Las redadas migratorias llevadas a cabo por agentes del Servicio de Inmigración y Control de Aduanas (ICE) el pasado viernes en Los Ángeles dejaron un saldo de al menos 44 personas detenidas, entre ellas 11 ciudadanos mexicanos. Las acciones generaron una ola de protestas en la ciudad, que ya acumula dos días consecutivos de manifestaciones.
Carlos González Gutiérrez, cónsul general de México en Los Ángeles, confirmó la cifra y afirmó que su equipo de protección consular acudió a la estación migratoria para brindar asistencia legal y consular a los connacionales.
A través de redes sociales, hizo un llamado a los detenidos para que contacten al consulado mediante los números de emergencia habilitados.
Las redadas se realizaron en al menos siete puntos, incluyendo un Home Depot, un complejo de departamentos, el distrito de la moda y tribunales federales. ICE indicó que las operaciones derivaron en la ejecución de cuatro órdenes de registro federales.
Una de ellas se relaciona con el presunto “albergue de personas en situación migratoria irregular”.
Tensión en aumento: protestas y uso de fuerza federal
El operativo ha intensificado el clima de tensión en la ciudad, especialmente en zonas como Paramount y las inmediaciones de un centro de detención federal, donde miles de personas se concentraron para rechazar las políticas migratorias.
Testigos reportaron el uso de gases lacrimógenos, granadas aturdidoras y equipo antidisturbios por parte de las autoridades.
Uno de los arrestados durante las manifestaciones fue David Huerta, presidente del Sindicato Internacional de Empleados de Servicios-Trabajadores de Servicios Unidos Oeste. El activista fue detenido tras bloquear un vehículo federal y es acusado de interferir con agentes de inmigración. El fiscal federal Bill Essayli confirmó que Huerta comparecerá ante una corte este lunes.
Durante la protesta en Paramount, elementos de la Patrulla Fronteriza y la Patrulla de Carreteras de California fueron desplegados. Se reportó que una persona fue hospitalizada, aunque no se ha detallado la gravedad de sus heridas. Algunos manifestantes intentaron avanzar hacia la autopista 710, sin lograr bloquearla.

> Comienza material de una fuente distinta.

===== src/rtl/arp_learn_pkg.sv =====
// Shared definitions for the ARP learner: ARP header constants, where each
// header field sits inside the first 256-bit beat, the layout of one ARP
// table entry, and the state encodings of the parse and writer FSMs.
package arp_learn_pkg;

  // ARP header constant values
  localparam logic [15:0] ETHERTYPE_ARP  = 16'h0806;
  localparam logic [15:0] ARP_HTYPE_ETH  = 16'h0001;
  localparam logic [15:0] ARP_PTYPE_IPV4 = 16'h0800;
  localparam logic [7:0]  ARP_HLEN_ETH   = 8'd6;
  localparam logic [7:0]  ARP_PLEN_IPV4  = 8'd4;
  localparam logic [15:0] ARP_OPER_REQ   = 16'h0001;
  localparam logic [15:0] ARP_OPER_REP   = 16'h0002;

  // LSB of each field within beat 0 of the frame
  localparam int ETYPE_LSB = 144;
  localparam int HTYPE_LSB = 128;
  localparam int PTYPE_LSB = 112;
  localparam int HLEN_LSB  = 104;
  localparam int PLEN_LSB  = 96;
  localparam int OPER_LSB  = 80;
  localparam int SHA_LSB   = 32;
  localparam int SPA_LSB   = 0;

  // ARP table entry layout: {16'h0000, mac[47:0], ip[31:0]}
  localparam int MAC_W         = 48;
  localparam int IP_W          = 32;
  localparam int ENTRY_W       = 96;
  localparam int ENTRY_IP_LSB  = 0;
  localparam int ENTRY_MAC_LSB = 32;

  // ARP table geometry
  localparam int TBL_AW    = 5;
  localparam int TBL_DEPTH = 32;

  typedef enum logic [1:0] {
    W_IDLE = 2'd0,
    W_REQ  = 2'd1,
    W_ACK  = 2'd2
  } wr_state_t;

  typedef enum logic {
    SOP  = 1'b0,
    BODY = 1'b1
  } parse_state_t;

endpackage


===== src/rtl/arp_learn_alloc.sv =====
// Slot allocator for the learner-owned part of the ARP table. Holds a shadow
// copy of the IP (and a valid bit) for every dynamic entry, finds an existing
// entry for an IP so it is refreshed in place, and otherwise hands out slots
// round-robin between FIRST_DYN_ENTRY and the top of the table.
module arp_learn_alloc
  import arp_learn_pkg::*;
#(
  parameter int FIRST_DYN_ENTRY = 16
) (
  input  logic              clk,
  input  logic              rst,
  input  logic              load,
  input  logic [IP_W-1:0]   spa,
  output logic [TBL_AW-1:0] idx,
  input  logic              upd,
  input  logic [TBL_AW-1:0] upd_idx,
  input  logic [IP_W-1:0]   upd_ip
);

  logic [IP_W-1:0]   ip_q    [TBL_DEPTH];
  logic [IP_W-1:0]   ip_d    [TBL_DEPTH];
  logic              valid_q [TBL_DEPTH];
  logic              valid_d [TBL_DEPTH];
  logic [TBL_AW-1:0] ptr_q, ptr_d;
  logic              hit;
  logic [TBL_AW-1:0] hit_idx;

  // Search dynamic entries top-down so the lowest matching index wins
  always_comb begin
    hit     = 1'b0;
    hit_idx = '0;
    for (int i = TBL_DEPTH - 1; i >= FIRST_DYN_ENTRY; i--) begin
      if (valid_q[i] && (ip_q[i] == spa)) begin
        hit     = 1'b1;
        hit_idx = TBL_AW'(i);
      end
    end
    idx = hit ? hit_idx : ptr_q;
  end

  // Advance the round-robin pointer only when a fresh slot is consumed
  always_comb begin
    ptr_d = ptr_q;
    if (load && !hit) begin
      ptr_d = (ptr_q == TBL_AW'(TBL_DEPTH - 1)) ? TBL_AW'(FIRST_DYN_ENTRY)
                                                : ptr_q + 1'b1;
    end
  end

  // Shadow the IP of an entry once the table has acknowledged its write
  always_comb begin
    ip_d    = ip_q;
    valid_d = valid_q;
    if (upd) begin
      ip_d[upd_idx]    = upd_ip;
      valid_d[upd_idx] = 1'b1;
    end
  end

  // Allocator state registers
  always_ff @(posedge clk or posedge rst) begin
    if (rst) begin
      ptr_q <= TBL_AW'(FIRST_DYN_ENTRY);
      for (int i = 0; i < TBL_DEPTH; i++) begin
        ip_q[i]    <= '0;
        valid_q[i] <= 1'b0;
      end
    end else begin
      ptr_q   <= ptr_d;
      ip_q    <= ip_d;
      valid_q <= valid_d;
    end
  end

endmodule


===== src/rtl/arp_learn.sv =====
// ARP learner: passively watches the router ingress stream, picks out ARP
// replies that arrived on a physical MAC port and writes the sender MAC/IP
// into the ARP table through its single-outstanding write port.
// Build option: define ARP_LEARN_REQUESTS_EN to learn from ARP requests too.
module arp_learn
  import arp_learn_pkg::*;
#(
  parameter int C_S_AXIS_DATA_WIDTH  = 256,
  parameter int C_S_AXIS_TUSER_WIDTH = 128,
  parameter int SRC_PORT_POS         = 16,
  parameter int C_S_AXI_DATA_WIDTH   = 32,
  parameter int FIRST_DYN_ENTRY      = 16
) (
  input  logic                              AXI_ACLK,
  input  logic                              AXI_RESET,
  input  logic [C_S_AXIS_DATA_WIDTH-1:0]    S_AXIS_TDATA,
  input  logic [C_S_AXIS_TUSER_WIDTH-1:0]   S_AXIS_TUSER,
  input  logic                              S_AXIS_TVALID,
  input  logic                              S_AXIS_TREADY,
  input  logic                              S_AXIS_TLAST,
  output logic                              tbl_wr_req,
  output logic [TBL_AW-1:0]                 tbl_wr_addr,
  output logic [3*C_S_AXI_DATA_WIDTH-1:0]   tbl_wr_data,
  input  logic                              tbl_wr_ack,
  output logic [31:0]                       learn_count,
  output logic [31:0]                       drop_count
);

`ifdef ARP_LEARN_REQUESTS_EN
  localparam bit LEARN_REQUESTS = 1'b1;
`else
  localparam bit LEARN_REQUESTS = 1'b0;
`endif

  parse_state_t      pstate_q, pstate_d;
  logic              stage_ok_q, stage_ok_d;
  logic [MAC_W-1:0]  stage_sha_q, stage_sha_d;
  logic [IP_W-1:0]   stage_spa_q, stage_spa_d;

  wr_state_t         wr_state_q, wr_state_d;
  logic              req_q, req_d;
  logic [TBL_AW-1:0] addr_q, addr_d;
  logic [ENTRY_W-1:0] data_q, data_d;
  logic [31:0]       learn_q, learn_d;
  logic [31:0]       drop_q, drop_d;

  logic              beat;
  logic [7:0]        src_port;
  logic [15:0]       oper;
  logic              oper_ok;
  logic              qualify;
  logic [MAC_W-1:0]  beat_sha;
  logic [IP_W-1:0]   beat_spa;
  logic              commit;
  logic [MAC_W-1:0]  commit_sha;
  logic [IP_W-1:0]   commit_spa;
  logic              load;
  logic              ack_evt;
  logic [TBL_AW-1:0] alloc_idx;
  logic              unused_ok;

  assign beat      = S_AXIS_TVALID & S_AXIS_TREADY;
  assign src_port  = S_AXIS_TUSER[SRC_PORT_POS +: 8];
  assign oper      = S_AXIS_TDATA[OPER_LSB +: 16];
  assign beat_sha  = S_AXIS_TDATA[SHA_LSB +: MAC_W];
  assign beat_spa  = S_AXIS_TDATA[SPA_LSB +: IP_W];
  assign unused_ok = ^{S_AXIS_TDATA, S_AXIS_TUSER};

  // Decide whether the current beat is the header of a learnable ARP frame
  always_comb begin
    oper_ok = (oper == ARP_OPER_REP) || (LEARN_REQUESTS && (oper == ARP_OPER_REQ));
    qualify = (S_AXIS_TDATA[ETYPE_LSB +: 16] == ETHERTYPE_ARP)
           && (S_AXIS_TDATA[HTYPE_LSB +: 16] == ARP_HTYPE_ETH)
           && (S_AXIS_TDATA[PTYPE_LSB +: 16] == ARP_PTYPE_IPV4)
           && (S_AXIS_TDATA[HLEN_LSB  +: 8]  == ARP_HLEN_ETH)
           && (S_AXIS_TDATA[PLEN_LSB  +: 8]  == ARP_PLEN_IPV4)
           && oper_ok
           && (|(src_port & 8'h55))
           && !(|(src_port & 8'hAA));
  end

  // Track frame boundaries, stage the sender fields and raise commit on TLAST
  always_comb begin
    pstate_d    = pstate_q;
    stage_ok_d  = stage_ok_q;
    stage_sha_d = stage_sha_q;
    stage_spa_d = stage_spa_q;
    commit      = 1'b0;
    commit_sha  = stage_sha_q;
    commit_spa  = stage_spa_q;
    case (pstate_q)
      SOP: begin
        if (beat) begin
          stage_ok_d = qualify;
          if (qualify) begin
            stage_sha_d = beat_sha;
            stage_spa_d = beat_spa;
          end
          if (S_AXIS_TLAST) begin
            commit     = qualify;
            commit_sha = beat_sha;
            commit_spa = beat_spa;
          end else begin
            pstate_d = BODY;
          end
        end
      end
      BODY: begin
        if (beat && S_AXIS_TLAST) begin
          commit     = stage_ok_q;
          stage_ok_d = 1'b0;
          pstate_d   = SOP;
        end
      end
      default: pstate_d = SOP;
    endcase
  end

  assign load    = commit && (wr_state_q == W_IDLE);
  assign ack_evt = (wr_state_q == W_ACK) && tbl_wr_ack;

  arp_learn_alloc #(
    .FIRST_DYN_ENTRY (FIRST_DYN_ENTRY)
  ) u_alloc (
    .clk     (AXI_ACLK),
    .rst     (AXI_RESET),
    .load    (load),
    .spa     (commit_spa),
    .idx     (alloc_idx),
    .upd     (ack_evt),
    .upd_idx (addr_q),
    .upd_ip  (data_q[ENTRY_IP_LSB +: IP_W])
  );

  // Writer: one request pulse per load, then hold the entry until acknowledged
  always_comb begin
    wr_state_d = wr_state_q;
    req_d      = 1'b0;
    addr_d     = addr_q;
    data_d     = data_q;
    learn_d    = learn_q;
    drop_d     = drop_q;
    case (wr_state_q)
      W_IDLE: begin
        if (load) begin
          wr_state_d                     = W_REQ;
          req_d                          = 1'b1;
          addr_d                         = alloc_idx;
          data_d                         = '0;
          data_d[ENTRY_MAC_LSB +: MAC_W] = commit_sha;
          data_d[ENTRY_IP_LSB +: IP_W]   = commit_spa;
        end
      end
      W_REQ: wr_state_d = W_ACK;
      W_ACK: begin
        if (tbl_wr_ack) begin
          wr_state_d = W_IDLE;
          if (learn_q != 32'hFFFF_FFFF) learn_d = learn_q + 32'd1;
        end
      end
      default: wr_state_d = W_IDLE;
    endcase
    if (commit && (wr_state_q != W_IDLE) && (drop_q != 32'hFFFF_FFFF)) begin
      drop_d = drop_q + 32'd1;
    end
  end

  // State and output registers for both FSMs
  always_ff @(posedge AXI_ACLK or posedge AXI_RESET) begin
    if (AXI_RESET) begin
      pstate_q    <= SOP;
      stage_ok_q  <= 1'b0;
      stage_sha_q <= '0;
      stage_spa_q <= '0;
      wr_state_q  <= W_IDLE;
      req_q       <= 1'b0;
      addr_q      <= '0;
      data_q      <= '0;
      learn_q     <= '0;
      drop_q      <= '0;
    end else begin
      pstate_q    <= pstate_d;
      stage_ok_q  <= stage_ok_d;
      stage_sha_q <= stage_sha_d;
      stage_spa_q <= stage_spa_d;
      wr_state_q  <= wr_state_d;
      req_q       <= req_d;
      addr_q      <= addr_d;
      data_q      <= data_d;
      learn_q     <= learn_d;
      drop_q      <= drop_d;
    end
  end

  assign tbl_wr_req  = req_q;
  assign tbl_wr_addr = addr_q;
  assign tbl_wr_data = data_q;
  assign learn_count = learn_q;
  assign drop_count  = drop_q;

endmodule


===== config.mk =====
export PLATFORM = sky130hd
export DESIGN_NAME = arp_learn
export DESIGN_NICKNAME = d
export VERILOG_FILES = /design/src/rtl/arp_learn_pkg.sv /design/src/rtl/arp_learn_alloc.sv /design/src/rtl/arp_learn.sv
export SDC_FILE = /design/constraint.sdc
export NUM_CORES = 2
export LEC_CHECK = 0
export BUFFER_PORTS_ARGS = -buffer_cell sky130_fd_sc_hd__buf_4
export CAP_MARGIN = 20
export CORE_MARGIN = 1.5
export CORE_UTILIZATION = 40
export DETAILED_ROUTE_END_ITERATION = 12
export PLACE_DENSITY = 0.69
export SLEW_MARGIN = 10
export SYNTH_ARGS = -nofsm -noshare
export SYNTH_HDL_FRONTEND = slang
export SYNTH_HIERARCHICAL = 1
export SYNTH_SLANG_ARGS = --single-unit

===== constraint.sdc =====
create_clock -name AXI_ACLK -period 23.1 [get_ports AXI_ACLK]
set_input_delay 5.775 -clock AXI_ACLK [delete_from_list [all_inputs] [get_ports AXI_ACLK]]
set_output_delay 5.775 -clock AXI_ACLK [all_outputs]
set_load 0.02 [all_outputs]

==> key figures <==
Synthesis
  – Synth unique cells: 70
  – Adder and majority cell fraction of the synthesized area: less than 1%
  – Post-Synth XOR/XNOR Area: a little over an eighth
  – Post-synthesis sequential area ratio: 51.57%
  – Post-Synthesis Cell Area: roughly 37,000 um2
  – Post-synth EDFFs: 0
  – Simple-gate portion of the synthesized area: ~7.3%
  – Synthesized area per cell: around 13 um2
  – Post-synthesis async set-or-reset flop share: 100.0%
  – Mux cell area share after synthesis: between 20% and 30%
  – Primary FF master, synth: dfrtp_1
  – Warnings, synthesis: 6
  – Area leader, netlist: dfrtp_1
  – Top cells by area, synth: dfrtp_1 51%, mux2_2 21%, xor2_1 9.9%
  – Share of the synthesized area in the top cell type: 51.50%
  – Main combinational cell family by area after synthesis: multiplexers
  – Mapped Cells: 2,797
  – Post-synthesis compound-gate area fraction: 0.7328%
  – Seq cells post-synth: 767

Power
  – Pint: 0.002195 W
  – Combinational fraction of design power: roughly 4.6%
  – Psw: 0.0006357 W
  – Leak: 23.55 nW
  – Sw Ratio: about 22%
  – Reg power frac: roughly 48%
  – Power Density: 65.27 nW/um2
  – Clock network fraction of design power: 47.9%
  – Peak VDD IR: ~51 uV

Global route
  – GRT Max-Usage Layer: met2
  – Vias in the first global route: 23,140
  – Initial antenna violation count: 9
  – GR met2 Demand/Resource: 34.54%
  – Remaining global-route overflow: 0
  – Met3 Use GR: 3.367%
  – First-pass GRT wire length: 157,500 um
  – Met1 usage: between 30% and 40%
  – Pin count of the biggest net entering global routing: 127
  – Total GRT Usage: 22.53%

Timing
  – Max Clk Rate: 92.22 MHz
  – Hold Fails Final Rpt: 0
  – Setup ws final: between 10 and 15 ns
  – Worst hold slack: 0.4600 ns
  – Actual slew at the worst max-slew pin: ~1.3 ns
  – Skew final: 0.03235 ns
  – Unrepaired setup endpoints after global routing: false
  – Final Max Slew Viols: 0
  – Tmin final: 10.84 ns
  – Period utilization: about 47%
  – Setup TNS: 0 ns
  – Rel. slew slack: between 10% and 20%
  – Final setup vio count: 0

Floorplanning
  – Initial Util: roughly two fifths
  – Die area: 94,890 um2
  – Num rows: between 100 and 150
  – Top-Level Pins: approximately 560
  – Die height: 308.1 um
  – Die Width: 308.1 um
  – Core area: 91,940 um2

Drt
  – Antenna Nets Post-Route: 0
  – WL/cell: 24.46 um
  – Via/cell ratio: ~5.4
  – First drt pass iteration count: 5
  – 1st-iter DRT viols: 2,094
  – Vias: about 24,000
  – WL final: 107,600 um
  – Drc violations: 0

Layout
  – Finished Layout Cells: 4,399
  – Proportion of layout cells with a drive suffix above 1: 40.90%
  – Area Overhead vs Synth: 16.52%
  – Fill cells: 8,209
  – Nets: 3,486
  – Post-route cell area: 43,370 um2

Placed design
  – Placement Cell Area: 40,500 um2
  – Post-placement setup slack: 11.91 ns
  – Gpl congestion: ~0.85
  – I/O Buffers: 323
  – Placed cells: ~4,200
  – HPWL Detailed: 63,600 um

CTS
  – CTS Buf Count: 80
  – Latest clock arrival within the worst-skew pair: about 0.65 ns
  – Post-CTS resize count: 0
  – Sink Count: between 700 and 800
  – Clock-pin slew on the worst setup and hold paths: 0.05 ns
  – Hold-fix buffers at CTS: 0
  – CTS Buffer Depth: 3
  – Post-CTS setup buffer count: 0
  – TritonCTS clock tree: built
  – H-tree depth: 3
  – Clk root buf: clkbuf_16

Setup path
  – CP max FO: 58
  – CP Capture Type: register
  – WS Path Type: input port to register
  – FF-to-FF path depth: 12
  – CP required: 23.61 ns
  – CP arrival: 11.35 ns
  – CP startpoint kind: input port

Run
  – Max Cap Viol: 0

Hold path
  – Worst Hold Class: register to register
  – Worst Hold Depth: 1

Outcome
  – Outcome: finished clean
## synthesized netlist by cell type, types with 34 or more instances
cell,count
nand2_1,43
buf_4,38
mux2_1,54
nand3_1,52
mux2_2,703
nor3_1,35
nand4_1,64
clkbuf_1,92
xnor2_1,142
nor4_1,111
dfrtp_1,766
xor2_1,419
nor2_1,34
## sequential cells by signal (all words and copies together), names as in the netlist, named ones only
register         cells
u_alloc/ip_q       512
tbl_wr_data         80
stage_sha_q         48
drop_count          32
learn_count         32
stage_spa_q         32
u_alloc/valid_q     16
tbl_wr_addr          5
u_alloc/ptr_q        5
wr_state_q           2
stage_ok_q           1
tbl_wr_req           1
## final timing paths
path	from	endpoint	slack, ns
hold reg to reg	u_alloc/valid_q[9]	u_alloc/valid_q[9]	0.46
max in group asynchronous	AXI_RESET	u_alloc/ip_q[173]	14.50
min in group asynchronous	AXI_RESET	tbl_wr_data[69]	5.26
hold / removal	u_alloc/valid_q[9]	u_alloc/valid_q[9]	0.46
setup reg to reg	register	tbl_wr_addr[0]	17.28
setup / recovery	S_AXIS_TVALID	tbl_wr_addr[0]	12.26
## critical path, cell delays in order
cell and delay (ns):
buf_4 0.13, and3_1 0.23, nand2b_4 0.31, buf_4 0.70, mux2_2 1.00, xor2_1 0.14
nor3_1 0.94, nand3_1 0.47, or3_1 0.50, nand4_1 0.20, nor4_4 0.12, a311oi_1 0.39
a21oi_1 0.07, mux2_2 0.28
## logic make-up after synthesis
group                    count (synthesis)
flip-flops                             767
multiplexers                           760
other                                    1
AO/OA/AOI/OAI                           32
AND/OR/NAND/NOR                        447
adder cells (fa/ha/maj)                  3
buffers and inverters                  224
XOR/XNOR                               563
## routing by layer
metal / share of wire, % / routed length (um) / vias up
met1: 46 / 49690 / 12440
met4: 2.3 / 2511 / 2
met3: 6.8 / 7274 / 149
met2: 45 / 48100 / 811
li1: - / - / 10340
met5: 0.012 / 13 / -
## stage by stage
step | power (W) | utilization (%)
2_1_floorplan | 0.001445 | -
3_3_place_gp | 0.001498 | 44.05
3_5_place_dp | 0.001498 | 44.05
4_1_cts | 0.002852 | 47.07
5_1_grt | 0.002913 | 47.17
6_report | 0.002831 | 47.17
## layout by cell type, fill, tap and decap left out, types with 16 or more instances in the layout
cell type,netlist,layout
inv_1,23,21
nand4_1,64,64
dfrtp_1,766,766
nor4_1,111,110
xnor2_1,142,142
conb_1,1,16
clkbuf_8,0,18
clkbuf_16,0,81
buf_4,38,393
xor2_1,419,419
nor3_1,35,35
mux2_1,54,54
nor2_1,34,25
nand2_1,43,43
mux2_2,703,703
nand3_1,52,51
## power groups by stage
stage	clock network [W]	logic, W	registers [W]
5_1_grt	0.00143	0.000141	0.00134
3_5_place_dp	0	0.000129	0.00137
2_1_floorplan	0	0.0000754	0.00137
4_1_cts	0.00138	0.000130	0.00134
6_report	0.00136	0.000130	0.00134
3_3_place_gp	0	0.000129	0.00137
## layout make-up
cell class	instances	area, um2	share of cell area, %
repair buffers	398	3043	7.016
well taps	1243	1555	3.586
inverters	25	108.9	0.2510
diodes	2	5.005	0.01154
clock buffers	113	2327	5.366
clock inverters	30	444.2	1.024
flip-flops and latches	767	19190	44.26
multi-input cells	1821	16690	38.49
Power figures use the tool's default switching activity.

La portavoz de ICE, Yasmeen Pitts O’Keefe, defendió las redadas argumentando que están respaldadas por la ley y que el uso de máscaras y equipo táctico busca proteger tanto a los agentes como a sus familias.
Operativos generan miedo y confusión
En contraste, organizaciones como la Coalición por los Derechos Humanos de los Inmigrantes (CHIRLA) señalaron que los operativos han generado miedo y confusión entre los migrantes. Jorge Mario Cabrera, vocero de la organización, denunció que la línea de respuesta rápida recibió múltiples reportes de detenciones durante el viernes.
El presidente Donald Trump, por su parte, atribuyó las protestas a la «izquierda radical» y aseguró que están siendo “instigadas y financiadas” con el objetivo de sabotear las políticas migratorias de su gobierno. Aunque no presentó pruebas, sus declaraciones avivaron aún más el debate político en torno al tema migratorio.
Ante esta situación, el cónsul mexicano emitió una serie de recomendaciones para connacionales en caso de ser detenidos: mantener la calma, no resistirse, evitar dar información falsa o firmar documentos sin entenderlos, guardar silencio y contactar de inmediato al consulado.
Mientras tanto, ICE anunció que las redadas continuarán el resto del fin de semana, lo que anticipa más enfrentamientos, detenciones y reacciones diplomáticas.